Safaricom Talking to Banks to Grow Mobile Money


Safaricom Ltd., Kenya’s largest company by market value, is in talks with 19 banks in the East African nation to increase users of its mobile-money transfer platform, Chief Executive Officer Bob Collymore said after the company posted higher annual profits.

Safaricom’s M-Pesa product -- which offers services including money transfers, loans,betting and bill payments -- had transactions worth 5.29 trillion shillings ($52.6 billion) in the year through March, equivalent to 85 percent of the total national economic output.

“Nineteen banks are now doing real-time payments,” Collymore said in an interview in the capital, Nairobi. Previously, merchants had to wait two days before payments reflected in their accounts.

The banks were also keen to incorporate Safaricom’s mobile savings and loans product, similar to the one the telecom company has with two lenders; Commercial Bank of Africa and KCB Group Ltd., Collymore said. The company that’s 40 percent owned by Newbury, England-based Vodafone Group, made 41.5 billion shillings from M-Pesa, about a fifth of Safaricom’s overall revenue.

Beats Expectations

While the loan and deposit accounts product had recorded a good performance, it still represents less than 1 percent of Safaricom’s total revenue, according to Binta Cisse Drave, an analyst at Exotix Partners LLP. The service allows users to have mobile-phone bank accounts from which they can borrow loans or earn interest on savings.

The Nairobi-based company’s net income jumped 19 percent to 38 billion shillings in the year through end March, compared with the 36.3 billion shillings median estimate of nine analysts surveyed by Bloomberg. It warned that the growth in earnings before interest, taxes, depreciation and amortization may slow down to a range between 89 billion shillings and 92 billion shillings in case the shilling depreciates.

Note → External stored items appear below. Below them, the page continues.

--- src/rtl/nss_pkg.sv ---
// Shared types and constants for the name string sanitizer.
// No dependencies; the top level, front end, queue and back end import this package.
package nss_pkg;

  localparam int unsigned CFG_DATA_W   = 16;
  localparam int unsigned CFG_IDX_W    = 1;
  localparam int unsigned QUEUE_DEPTH  = 2;
  localparam int unsigned MAX_BYTES    = 3;

  localparam logic [CFG_IDX_W-1:0] REG_OUT_CAPACITY   = 1'd0;
  localparam logic [CFG_IDX_W-1:0] REG_EXPAND_ILLEGAL = 1'd1;

  localparam logic [15:0] CAPACITY_RESET = 16'd64;

  localparam logic [7:0] CHAR_NUL        = 8'h00;
  localparam logic [7:0] CHAR_UNDERSCORE = 8'h5F;
  localparam logic [7:0] EXPAND_LEAD     = 8'hC4;
  localparam logic [7:0] CONT_MARK       = 8'h80;
  localparam logic [7:0] CONT_MASK       = 8'h3F;

  typedef struct packed {
    logic [7:0] in_byte;
  } in_item_t;

  typedef struct packed {
    logic [7:0] out_byte;
    logic       last_of_run;
  } out_item_t;

  // One classified input: cnt output bytes, byte 0 first.
  typedef struct packed {
    logic [1:0]                 cnt;
    logic [MAX_BYTES-1:0][7:0]  bytes;
  } cmd_t;

endpackage

--- src/rtl/nss_stream_if.sv ---
// Valid/ready stream interface carrying one payload per transaction.
// Payload type is set per instance from types in nss_pkg.
interface nss_stream_if #(
  parameter type payload_t = logic
);
  logic     valid;
  logic     ready;
  payload_t payload;

  modport source (output valid, output payload, input ready);
  modport sink   (input valid, input payload, output ready);
endinterface

--- src/rtl/nss_back.sv ---
// Back end: walks the bytes of each queued command into the output register.
// Depends on nss_pkg and nss_stream_if; pops commands from nss_queue.
module nss_back (
  input  logic          clk_i,
  input  logic          rst_ni,
  input  logic          empty_i,
  input  nss_pkg::cmd_t head_i,
  output logic          pop_o,
  nss_stream_if.source  out_o
);
  import nss_pkg::*;

  logic [1:0] idx_q, idx_d;
  logic       valid_q, valid_d;
  out_item_t  item_q, item_d;
  logic       load, is_last;
  logic [7:0] cur_byte;

  assign load    = !valid_q || out_o.ready;
  assign is_last = idx_q == (head_i.cnt - 2'd1);

  always_comb begin
    case (idx_q)
      2'd0:    cur_byte = head_i.bytes[0];
      2'd1:    cur_byte = head_i.bytes[1];
      2'd2:    cur_byte = head_i.bytes[2];
      default: cur_byte = CHAR_NUL;
    endcase
  end

  always_comb begin
    idx_d   = idx_q;
    valid_d = valid_q;
    item_d  = item_q;
    pop_o   = 1'b0;
    if (load) begin
      valid_d = !empty_i;
      if (!empty_i) begin
        item_d.out_byte    = cur_byte;
        item_d.last_of_run = is_last;
        if (is_last) begin
          pop_o = 1'b1;
          idx_d = '0;
        end else begin
          idx_d = idx_q + 2'd1;
        end
      end
    end
  end

  always_ff @(posedge clk_i or negedge rst_ni) begin
    if (!rst_ni) begin
      idx_q   <= '0;
      valid_q <= 1'b0;
    end else begin
      idx_q   <= idx_d;
      valid_q <= valid_d;
    end
  end

  always_ff @(posedge clk_i) begin
    item_q <= item_d;
  end

  assign out_o.valid   = valid_q;
  assign out_o.payload = item_q;

endmodule

--- src/flat_wrapper.sv ---
// flat-port wrapper written by rule: the top's interface ports become plain ports
module nss_back_flat import nss_pkg::*;
  (clk_i, rst_ni, empty_i, head_i, pop_o, out_o_valid, out_o_payload, out_o_ready);
  nss_stream_if out_o_i ();
  input  logic clk_i;
  input  logic rst_ni;
  input  logic empty_i;
  input  nss_pkg::cmd_t head_i;
  output logic pop_o;
  output wire logic [$bits(out_o_i.valid)-1:0] out_o_valid;
  output wire logic [$bits(out_o_i.payload)-1:0] out_o_payload;
  input wire logic [$bits(out_o_i.ready)-1:0] out_o_ready;
  assign out_o_valid = out_o_i.valid;
  assign out_o_payload = out_o_i.payload;
  assign out_o_i.ready = out_o_ready;
  nss_back u_core (.clk_i(clk_i), .rst_ni(rst_ni), .empty_i(empty_i), .head_i(head_i), .pop_o(pop_o), .out_o(out_o_i));
endmodule
--- config.mk ---
export PLATFORM = sky130hd
export DESIGN_NAME = nss_back_flat
export DESIGN_NICKNAME = d
export VERILOG_FILES = /design/src/rtl/nss_pkg.sv /design/src/rtl/nss_stream_if.sv /design/src/rtl/nss_back.sv /design/src/flat_wrapper.sv
export SDC_FILE = /design/constraint.sdc
export NUM_CORES = 1
export LEC_CHECK = 0
export BUFFER_PORTS_ARGS = -buffer_cell sky130_fd_sc_hd__buf_4
export CAP_MARGIN = 30
export CORE_AREA = 2 2 39 41
export CTS_CLUSTER_SIZE = 28
export DETAILED_ROUTE_END_ITERATION = 16
export DIE_AREA = 0 0 41 43
export GPL_TIMING_DRIVEN = 0
export PLACE_DENSITY = 0.46
export SYNTH_ARGS = -nofsm -noshare
export SYNTH_HDL_FRONTEND = slang
export SYNTH_SLANG_ARGS = --single-unit
--- constraint.sdc ---
create_clock -name clk_i -period 1.9 [get_ports clk_i]
set_input_delay 0.285 -clock clk_i [delete_from_list [all_inputs] [get_ports clk_i]]
set_output_delay 0.285 -clock clk_i [all_outputs]
set_load 0.005 [all_outputs]
==> results of run 1 <==
-- cell usage after synthesis --
cell type  count
a21oi_1        2
inv_1          2
nand3b_1       1
o31ai_1        2
edfxtp_1       1
or3b_1         1
nand2_1        1
nor2b_1        1
dfrtp_1        3
a2111oi_0      1
o21ai_0        1
xnor2_1        1
nand2b_1       1
a21o_1         1
or2_2          1
-- through the flow --
| step | cell area (um^2) | std cells | util |
|---|---|---|---|
| floorplan | 206.4 | 20 | - |
| CTS | 322.8 | 49 | 0.2333 |
| global placement | 286.5 | 44 | 0.2071 |
| detailed placement | 286.5 | 44 | 0.2071 |
| global route | 322.8 | 49 | 0.2333 |
| finish | 322.8 | 49 | 0.2333 |
-- sequential cells by signal, indices dropped and copies added, names as in the netlist --
signal                cells
u_core.out_o.valid        1
u_core.idx_q              2
u_core.out_o.payload      1
-- power by group --
group | switching (mW) | internal (mW) | leakage [nW]
clock | 0.0453 | 0.0795 | 0.0150
sequential | 0.0202 | 0.113 | 0.0457
combinational | 0.0375 | 0.0502 | 0.0907
-- per-layer routing --
metal	wire length [um]	vias to the layer above
met1	187	95
met5	0	-
li1	-	99
met4	20	0
met3	36	2
met2	250	8
-- layout make-up --
class | count | area, um^2
fillers | 156 | 1061
flip-flops and latches | 4 | 105.1
multi-input cells | 14 | 93.84
repair buffers | 9 | 70.07
clock buffers | 4 | 26.28
well taps | 16 | 20.02
inverters | 2 | 7.507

The shilling declined 13.2 percent against the dollar last year, though it’s gained ground this year, rising 1.5 percent.

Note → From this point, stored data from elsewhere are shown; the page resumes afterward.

**src/sv/assert_macros.svh**
```systemverilog
// Assertion macros used by the noise block RTL.
// Depends on nothing; included by files that carry concurrent checks.
`ifndef ASSERT_MACROS_SVH
`define ASSERT_MACROS_SVH
`ifndef SYNTHESIS
`define GNF_ASSERT(lbl, clk, rst, prop) \
   lbl: assert property (@(posedge clk) disable iff (rst) prop) \
      else $error("gnf assertion failed");
`define GNF_ASSERT_NORST(lbl, clk, prop) \
   lbl: assert property (@(posedge clk) prop) else $error("gnf assertion failed");
`else
`define GNF_ASSERT(lbl, clk, rst, prop)
`define GNF_ASSERT_NORST(lbl, clk, prop)
`endif
`endif

```
**src/sv/gnf_pkg.sv**
```systemverilog
// Types and constants of the fractal gradient noise block.
// No dependencies; used by gnf_cell, gnf_octave, the top level, the checker and the testbench.
`timescale 1ns / 1ps
package gnf_pkg;
   localparam logic [31:0] HASH_X    = 32'd374761393;
   localparam logic [31:0] HASH_Y    = 32'd668265263;
   localparam logic [31:0] HASH_Z    = 32'd1274126177;
   localparam logic [31:0] HASH_S    = 32'd2246822519;
   localparam logic [31:0] SEED_STEP = 32'd1013;

   localparam logic [1:0] CSR_SEED    = 2'd0;
   localparam logic [1:0] CSR_OCTAVES = 2'd1;

   localparam logic [30:0] RECIP_TAB [17] = '{
      31'd0, 31'd1073741824, 31'd357913941, 31'd153391689, 31'd71582788,
      31'd34636833, 31'd17043521, 31'd8454660, 31'd4210752, 31'd2101256,
      31'd1049601, 31'd524544, 31'd262208, 31'd131088, 31'd65540,
      31'd32769, 31'd16384};

   // Lattice index and Q0.16 fraction of each axis, plus the octave seed
   typedef struct packed {
      logic [2:0][31:0] idx;
      logic [2:0][15:0] frac;
      logic [31:0]      seed;
   } cell_type;
endpackage

```
**src/sv/gnf_cell.sv**
```systemverilog
// One octave cell of the coordinate chain: loads its own scaled point and
// seed, then hands the neighbour's contents down. Depends on gnf_pkg.
`timescale 1ns / 1ps
module gnf_cell #(
   parameter int STAGE = 0
) (
   input  logic                    clock,
   input  logic                    load,
   input  logic                    shift,
   input  logic signed [31:0]      pos_x,
   input  logic signed [31:0]      pos_y,
   input  logic signed [31:0]      pos_z,
   input  logic [31:0]             noise_seed,
   input  gnf_pkg::cell_type       next_cell,
   output gnf_pkg::cell_type       this_cell
);
   gnf_pkg::cell_type cell_ff, cell_in, load_val;
   logic [47:0] sx, sy, sz;

   always_comb begin
      sx = {{16{pos_x[31]}}, pos_x} << STAGE;
      sy = {{16{pos_y[31]}}, pos_y} << STAGE;
      sz = {{16{pos_z[31]}}, pos_z} << STAGE;
      load_val.idx[0]  = sx[47:16];
      load_val.idx[1]  = sy[47:16];
      load_val.idx[2]  = sz[47:16];
      load_val.frac[0] = sx[15:0];
      load_val.frac[1] = sy[15:0];
      load_val.frac[2] = sz[15:0];
      load_val.seed    = noise_seed + 32'(STAGE * 1013);
      if (load) begin
         cell_in = load_val;
      end else if (shift) begin
         cell_in = next_cell;
      end else begin
         cell_in = cell_ff;
      end
   end

   always_ff @(posedge clock) begin
      cell_ff <= cell_in;
   end

   assign this_cell = cell_ff;
endmodule

```
### src/design/wpn_pkg.sv
// Shared constants, codes, control word type and microcode for the noise generator.
package wpn_pkg;

	localparam int SAMPLE_BITS_DEF = 24;
	localparam int ACC_BITS_DEF    = 40;
	localparam int GEN_BITS        = 32;
	localparam int ACC_FRAC        = 24;
	localparam int COEF_FRAC       = 30;
	localparam int COEF_BITS       = 31;

	localparam logic [GEN_BITS-1:0] SEED_FALLBACK = 32'h1234_5678;

	// configuration register indexes
	localparam int CFG_IDX_BITS = 2;
	localparam logic [CFG_IDX_BITS-1:0] CFG_MODE = 2'd0;
	localparam logic [CFG_IDX_BITS-1:0] CFG_SEED = 2'd1;

	// coefficient selects
	localparam logic [2:0] CF_SLOW_POLE = 3'd0;
	localparam logic [2:0] CF_SLOW_IN   = 3'd1;
	localparam logic [2:0] CF_MID_POLE  = 3'd2;
	localparam logic [2:0] CF_MID_IN    = 3'd3;
	localparam logic [2:0] CF_FAST_POLE = 3'd4;
	localparam logic [2:0] CF_FAST_IN   = 3'd5;
	localparam logic [2:0] CF_DIRECT    = 3'd6;
	localparam logic [2:0] CF_GAIN      = 3'd7;

	// multiplier operand selects
	localparam logic [2:0] OPD_SLOW = 3'd0;
	localparam logic [2:0] OPD_MID  = 3'd1;
	localparam logic [2:0] OPD_FAST = 3'd2;
	localparam logic [2:0] OPD_W    = 3'd3;
	localparam logic [2:0] OPD_SUM  = 3'd4;

	// retire operations, applied to the product issued by an earlier step
	localparam logic [2:0] RET_NONE      = 3'd0;
	localparam logic [2:0] RET_LOAD_T    = 3'd1;
	localparam logic [2:0] RET_SAT_SLOW  = 3'd2;
	localparam logic [2:0] RET_SAT_MID   = 3'd3;
	localparam logic [2:0] RET_SAT_FAST  = 3'd4;
	localparam logic [2:0] RET_SUM       = 3'd5;
	localparam logic [2:0] RET_OUT_PINK  = 3'd6;
	localparam logic [2:0] RET_OUT_WHITE = 3'd7;

	localparam int PC_BITS = 4;
	localparam logic [PC_BITS-1:0] PC_WHITE = 4'd13;

	typedef struct packed {
		logic       jmp_white;
		logic       issue;
		logic [2:0] opnd;
		logic [2:0] coef;
		logic [2:0] ret;
		logic       done;
	} ctrl_t;

	function automatic logic [COEF_BITS-1:0] coef_rom(input logic [2:0] sel);
		logic [COEF_BITS-1:0] c;
		case (sel)
			CF_SLOW_POLE: c = 31'd1071218531;
			CF_SLOW_IN:   c = 31'd106349833;
			CF_MID_POLE:  c = 31'd1034013377;
			CF_MID_IN:    c = 31'd318382060;
			CF_FAST_POLE: c = 31'd612032840;
			CF_FAST_IN:   c = 31'd1130318677;
			CF_DIRECT:    c = 31'd198427489;
			CF_GAIN:      c = 31'd193273528;
			default:      c = '0;
		endcase
		return c;
	endfunction

	function automatic ctrl_t cw(input logic jw, input logic iss, input logic [2:0] opnd,
			input logic [2:0] coef, input logic [2:0] ret, input logic done);
		ctrl_t w;
		w.jmp_white = jw;
		w.issue     = iss;
		w.opnd      = opnd;
		w.coef      = coef;
		w.ret       = ret;
		w.done      = done;
		return w;
	endfunction

	// program: filters pole-then-input, sum, gain; white mode branches out at step 0
	function automatic ctrl_t prog(input logic [PC_BITS-1:0] pc);
		ctrl_t w;
		case (pc)
			4'd0:  w = cw(1'b1, 1'b0, OPD_W,    CF_SLOW_POLE, RET_NONE,      1'b0);
			4'd1:  w = cw(1'b0, 1'b1, OPD_SLOW, CF_SLOW_POLE, RET_NONE,      1'b0);
			4'd2:  w = cw(1'b0, 1'b1, OPD_W,    CF_SLOW_IN,   RET_NONE,      1'b0);
			4'd3:  w = cw(1'b0, 1'b1, OPD_MID,  CF_MID_POLE,  RET_LOAD_T,    1'b0);
			4'd4:  w = cw(1'b0, 1'b1, OPD_W,    CF_MID_IN,    RET_SAT_SLOW,  1'b0);
			4'd5:  w = cw(1'b0, 1'b1, OPD_FAST, CF_FAST_POLE, RET_LOAD_T,    1'b0);
			4'd6:  w = cw(1'b0, 1'b1, OPD_W,    CF_FAST_IN,   RET_SAT_MID,   1'b0);
			4'd7:  w = cw(1'b0, 1'b1, OPD_W,    CF_DIRECT,    RET_LOAD_T,    1'b0);
			4'd8:  w = cw(1'b0, 1'b0, OPD_W,    CF_DIRECT,    RET_SAT_FAST,  1'b0);
			4'd9:  w = cw(1'b0, 1'b0, OPD_W,    CF_DIRECT,    RET_SUM,       1'b0);
			4'd10: w = cw(1'b0, 1'b1, OPD_SUM,  CF_GAIN,      RET_NONE,      1'b0);
			4'd11: w = cw(1'b0, 1'b0, OPD_SUM,  CF_GAIN,      RET_NONE,      1'b0);
			4'd12: w = cw(1'b0, 1'b0, OPD_SUM,  CF_GAIN,      RET_OUT_PINK,  1'b1);
			4'd13: w = cw(1'b0, 1'b0, OPD_W,    CF_GAIN,      RET_OUT_WHITE, 1'b1);
			default: w = cw(1'b0, 1'b0, OPD_W,  CF_GAIN,      RET_NONE,      1'b1);
		endcase
		return w;
	endfunction

endpackage
===== config.mk =====
export PLATFORM = sky130hd
export DESIGN_NAME = oal_cell
export DESIGN_NICKNAME = d
export VERILOG_FILES = /design/src/design/assert_macros.svh /design/src/design/oal_pkg.sv /design/src/design/oal_cell.sv
export SDC_FILE = /design/constraint.sdc
export NUM_CORES = 1
export LEC_CHECK = 0
export BUFFER_PORTS_ARGS = -buffer_cell sky130_fd_sc_hd__clkbuf_2
export CORE_MARGIN = 2
export CORE_UTILIZATION = 32
export CTS_CLUSTER_DIAMETER = 30
export DETAILED_ROUTE_END_ITERATION = 7
export PLACE_DENSITY = 0.65
export SLEW_MARGIN = 0
export SYNTH_ARGS = -nofsm -noshare
export SYNTH_HDL_FRONTEND = slang
export SYNTH_SLANG_ARGS = --single-unit

===== constraint.sdc =====
create_clock -name clk -period 3.1 [get_ports clk]
set_clock_uncertainty 0.15 [all_clocks]
set_input_delay 0.62 -clock clk [delete_from_list [all_inputs] [get_ports clk]]
set_output_delay 0.62 -clock clk [all_outputs]
set_load 0.1 [all_outputs]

 “We are always planning on worst case scenario just in case there is a currency slide, but so far it’s gone positive,” Chief Finance Officer John Tombleson said in an interview.
Safaricom plans capital expenditure of as much as 33 billion shillings on data network upgrades, he said. The board proposed a dividend payout of 0.76 shillings per share, up 19 percent from a year earlier.